▶ **EXERCISE GOAL**: The data is to be transcribed in full, with nothing missed.

** Opening DATA RECORDS block **

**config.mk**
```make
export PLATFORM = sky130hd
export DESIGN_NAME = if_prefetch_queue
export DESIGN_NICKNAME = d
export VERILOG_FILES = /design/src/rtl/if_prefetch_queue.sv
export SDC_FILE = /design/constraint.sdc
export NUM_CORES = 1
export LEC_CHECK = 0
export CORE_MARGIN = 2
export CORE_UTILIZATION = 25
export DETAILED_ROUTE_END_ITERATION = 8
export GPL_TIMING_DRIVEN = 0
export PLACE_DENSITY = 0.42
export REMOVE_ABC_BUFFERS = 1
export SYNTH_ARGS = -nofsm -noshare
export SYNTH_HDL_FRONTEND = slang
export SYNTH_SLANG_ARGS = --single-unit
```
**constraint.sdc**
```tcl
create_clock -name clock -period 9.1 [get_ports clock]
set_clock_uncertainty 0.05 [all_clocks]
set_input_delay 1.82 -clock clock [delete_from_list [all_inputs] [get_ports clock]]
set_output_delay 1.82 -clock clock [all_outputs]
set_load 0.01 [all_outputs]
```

** Closing DATA RECORDS block **

▶ **COMPLETED EXERCISE**:
**config.mk**
```make
export PLATFORM = sky130hd
export DESIGN_NAME = if_prefetch_queue
export DESIGN_NICKNAME = d
export VERILOG_FILES = /design/src/rtl/if_prefetch_queue.sv
export SDC_FILE = /design/constraint.sdc
export NUM_CORES = 1
export LEC_CHECK = 0
export CORE_MARGIN = 2
export CORE_UTILIZATION = 25
export DETAILED_ROUTE_END_ITERATION = 8
export GPL_TIMING_DRIVEN = 0
export PLACE_DENSITY = 0.42
export REMOVE_ABC_BUFFERS = 1
export SYNTH_ARGS = -nofsm -noshare
export SYNTH_HDL_FRONTEND = slang
export SYNTH_SLANG_ARGS = --single-unit
```
**constraint.sdc**
```tcl
create_clock -name clock -period 9.1 [get_ports clock]
set_clock_uncertainty 0.05 [all_clocks]
set_input_delay 1.82 -clock clock [delete_from_list [all_inputs] [get_ports clock]]
set_output_delay 1.82 -clock clock [all_outputs]
set_load 0.01 [all_outputs]
```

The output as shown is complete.